Abstract BACKGROUND We now treat patients with low-grade gliomas (LGG) more aggressively as this prolong survival. Patients are typically in working age, but their ability to return to work (RTW) following treatment has not been studied. We aimed to study patterns of sick leave and return to work among LGG patients in Sweden. In addition, we explored predictors for RTW following LGG diagnosis. MATERIAL AND METHODS We performed a nationwide register-based study of patients with grade II diffuse LGG. Data on adult patients aged 18–60 years with a histopathological diagnosis of LGG between 2005–2015 were obtained from the Swedish Brain Tumor Registry (n=381). A matched control sample (n=1900) was acquired from Statistics Sweden. Patients and controls were linked to the social insurance agency data for individual information on sick leave and disability compensation. Multivariable logistic regression was used in order to find predictors for RTW. RESULTS One year prior to surgery there was no apparent difference between cases and controls with 90 % working. Among LGG patients there was a rapid increase in sick leave starting approximately six months prior to surgery, while the proportion of controls on sick leave remained constant. One year after surgery, 53 % had returned to work with 29 % working full time.
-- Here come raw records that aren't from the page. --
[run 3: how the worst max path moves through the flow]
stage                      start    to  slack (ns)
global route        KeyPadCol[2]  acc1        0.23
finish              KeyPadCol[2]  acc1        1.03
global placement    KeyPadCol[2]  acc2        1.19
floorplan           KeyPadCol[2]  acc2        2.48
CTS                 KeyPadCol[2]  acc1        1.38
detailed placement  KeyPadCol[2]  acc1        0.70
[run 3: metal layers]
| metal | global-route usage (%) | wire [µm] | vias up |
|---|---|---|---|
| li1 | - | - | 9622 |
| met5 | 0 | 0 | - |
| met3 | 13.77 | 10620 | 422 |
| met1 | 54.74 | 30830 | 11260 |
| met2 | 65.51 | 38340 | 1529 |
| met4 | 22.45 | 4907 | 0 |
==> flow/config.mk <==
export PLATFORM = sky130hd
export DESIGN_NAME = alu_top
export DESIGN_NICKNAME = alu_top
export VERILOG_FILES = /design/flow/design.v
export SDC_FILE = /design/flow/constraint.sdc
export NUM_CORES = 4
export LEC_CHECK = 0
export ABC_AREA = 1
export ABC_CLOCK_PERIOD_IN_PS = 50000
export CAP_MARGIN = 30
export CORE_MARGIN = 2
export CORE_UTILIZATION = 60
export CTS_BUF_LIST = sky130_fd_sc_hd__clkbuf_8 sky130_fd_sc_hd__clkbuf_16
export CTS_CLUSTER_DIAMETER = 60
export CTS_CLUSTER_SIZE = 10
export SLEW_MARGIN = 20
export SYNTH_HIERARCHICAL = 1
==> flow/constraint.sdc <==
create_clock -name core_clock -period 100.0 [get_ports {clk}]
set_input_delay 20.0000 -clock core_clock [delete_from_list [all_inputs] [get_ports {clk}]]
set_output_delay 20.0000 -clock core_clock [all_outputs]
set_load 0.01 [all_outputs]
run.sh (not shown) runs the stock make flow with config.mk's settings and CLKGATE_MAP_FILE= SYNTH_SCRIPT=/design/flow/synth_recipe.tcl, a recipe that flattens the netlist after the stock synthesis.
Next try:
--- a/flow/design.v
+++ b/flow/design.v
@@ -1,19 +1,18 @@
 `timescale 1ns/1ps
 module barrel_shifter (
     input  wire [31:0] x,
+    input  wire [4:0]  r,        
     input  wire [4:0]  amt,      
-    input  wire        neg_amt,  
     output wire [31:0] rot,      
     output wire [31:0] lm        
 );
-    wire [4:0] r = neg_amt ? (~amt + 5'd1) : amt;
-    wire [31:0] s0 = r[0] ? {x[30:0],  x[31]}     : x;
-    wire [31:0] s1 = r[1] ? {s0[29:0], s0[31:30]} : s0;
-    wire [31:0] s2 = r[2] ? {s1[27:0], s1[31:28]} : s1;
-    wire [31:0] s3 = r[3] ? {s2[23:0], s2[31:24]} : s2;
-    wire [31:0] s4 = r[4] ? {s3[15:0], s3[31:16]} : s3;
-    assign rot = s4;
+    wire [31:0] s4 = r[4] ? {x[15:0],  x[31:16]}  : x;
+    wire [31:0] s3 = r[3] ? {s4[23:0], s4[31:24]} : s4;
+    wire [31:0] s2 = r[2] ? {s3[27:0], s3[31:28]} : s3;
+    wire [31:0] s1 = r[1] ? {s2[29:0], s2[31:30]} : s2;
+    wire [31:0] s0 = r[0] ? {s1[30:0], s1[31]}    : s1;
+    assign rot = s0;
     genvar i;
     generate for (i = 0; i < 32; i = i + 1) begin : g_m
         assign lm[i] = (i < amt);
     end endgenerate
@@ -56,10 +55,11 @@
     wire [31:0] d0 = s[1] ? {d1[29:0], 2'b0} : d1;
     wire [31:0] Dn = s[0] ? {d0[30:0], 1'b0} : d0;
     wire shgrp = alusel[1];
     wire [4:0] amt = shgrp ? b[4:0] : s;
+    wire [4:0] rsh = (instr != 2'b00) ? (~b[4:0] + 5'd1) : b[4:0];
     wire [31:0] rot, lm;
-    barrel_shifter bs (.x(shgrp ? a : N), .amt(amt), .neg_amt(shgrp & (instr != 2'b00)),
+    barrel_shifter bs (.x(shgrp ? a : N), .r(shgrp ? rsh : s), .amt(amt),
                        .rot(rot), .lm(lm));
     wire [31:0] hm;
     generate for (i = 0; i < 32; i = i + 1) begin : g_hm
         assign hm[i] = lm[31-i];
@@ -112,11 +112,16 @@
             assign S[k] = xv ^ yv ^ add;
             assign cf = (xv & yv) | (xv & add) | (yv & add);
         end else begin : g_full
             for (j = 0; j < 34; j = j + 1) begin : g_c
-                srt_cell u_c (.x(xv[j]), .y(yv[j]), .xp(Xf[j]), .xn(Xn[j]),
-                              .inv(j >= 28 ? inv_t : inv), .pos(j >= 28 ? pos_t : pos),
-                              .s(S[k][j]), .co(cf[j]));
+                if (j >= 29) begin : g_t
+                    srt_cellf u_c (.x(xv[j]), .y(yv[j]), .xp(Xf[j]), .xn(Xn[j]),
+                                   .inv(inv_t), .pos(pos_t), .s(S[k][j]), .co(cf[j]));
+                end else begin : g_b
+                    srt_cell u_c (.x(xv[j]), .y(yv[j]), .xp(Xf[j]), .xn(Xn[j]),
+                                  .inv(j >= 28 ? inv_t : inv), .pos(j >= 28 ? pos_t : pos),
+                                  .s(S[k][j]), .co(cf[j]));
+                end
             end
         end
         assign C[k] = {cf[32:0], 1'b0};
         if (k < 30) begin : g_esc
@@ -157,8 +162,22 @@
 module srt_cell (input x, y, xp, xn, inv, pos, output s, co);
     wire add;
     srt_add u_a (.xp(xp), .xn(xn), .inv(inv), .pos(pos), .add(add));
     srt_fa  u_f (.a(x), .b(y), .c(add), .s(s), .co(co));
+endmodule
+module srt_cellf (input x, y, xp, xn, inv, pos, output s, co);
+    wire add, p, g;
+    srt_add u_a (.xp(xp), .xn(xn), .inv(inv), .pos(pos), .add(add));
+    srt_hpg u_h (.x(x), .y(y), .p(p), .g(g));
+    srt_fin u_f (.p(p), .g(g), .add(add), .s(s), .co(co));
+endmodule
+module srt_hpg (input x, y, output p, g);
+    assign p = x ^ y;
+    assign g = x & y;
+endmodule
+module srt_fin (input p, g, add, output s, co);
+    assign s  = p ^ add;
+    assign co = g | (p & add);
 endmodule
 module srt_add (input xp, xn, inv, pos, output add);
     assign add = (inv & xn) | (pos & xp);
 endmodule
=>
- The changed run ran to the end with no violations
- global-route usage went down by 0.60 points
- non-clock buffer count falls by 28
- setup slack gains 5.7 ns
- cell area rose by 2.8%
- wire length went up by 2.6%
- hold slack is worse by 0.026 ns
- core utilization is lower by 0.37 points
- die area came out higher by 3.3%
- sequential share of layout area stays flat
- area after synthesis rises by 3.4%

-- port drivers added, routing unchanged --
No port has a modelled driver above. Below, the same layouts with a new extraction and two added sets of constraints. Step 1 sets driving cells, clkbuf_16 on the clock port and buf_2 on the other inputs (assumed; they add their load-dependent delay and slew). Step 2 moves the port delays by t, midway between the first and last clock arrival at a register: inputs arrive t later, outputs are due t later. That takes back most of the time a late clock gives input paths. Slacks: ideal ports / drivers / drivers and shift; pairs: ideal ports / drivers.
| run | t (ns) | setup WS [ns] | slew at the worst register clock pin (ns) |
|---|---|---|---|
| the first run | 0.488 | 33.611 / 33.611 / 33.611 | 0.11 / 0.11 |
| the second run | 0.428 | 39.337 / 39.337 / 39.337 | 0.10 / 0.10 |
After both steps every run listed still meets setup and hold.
Independent predictors for patients working one year after surgery were higher age (OR 0.96, 95 % CI 0.93–0.99, p <0.01) and more days absent from work prior to procedure (OR 0.91, 95 % CI 0.97-0.95, p <0.001), both negatively associated with RTW. CONCLUSIONS In this cohort, more than half of the patients being diagnosed with LGG RTW within one year. Higher prior absence from work and higher age are risk factors for no-RTW. This study provides new information on rates of and factors influencing RTW in patients with LGG. FUNDING This project was funded by research grant from the Swedish Research Council (2017-00944).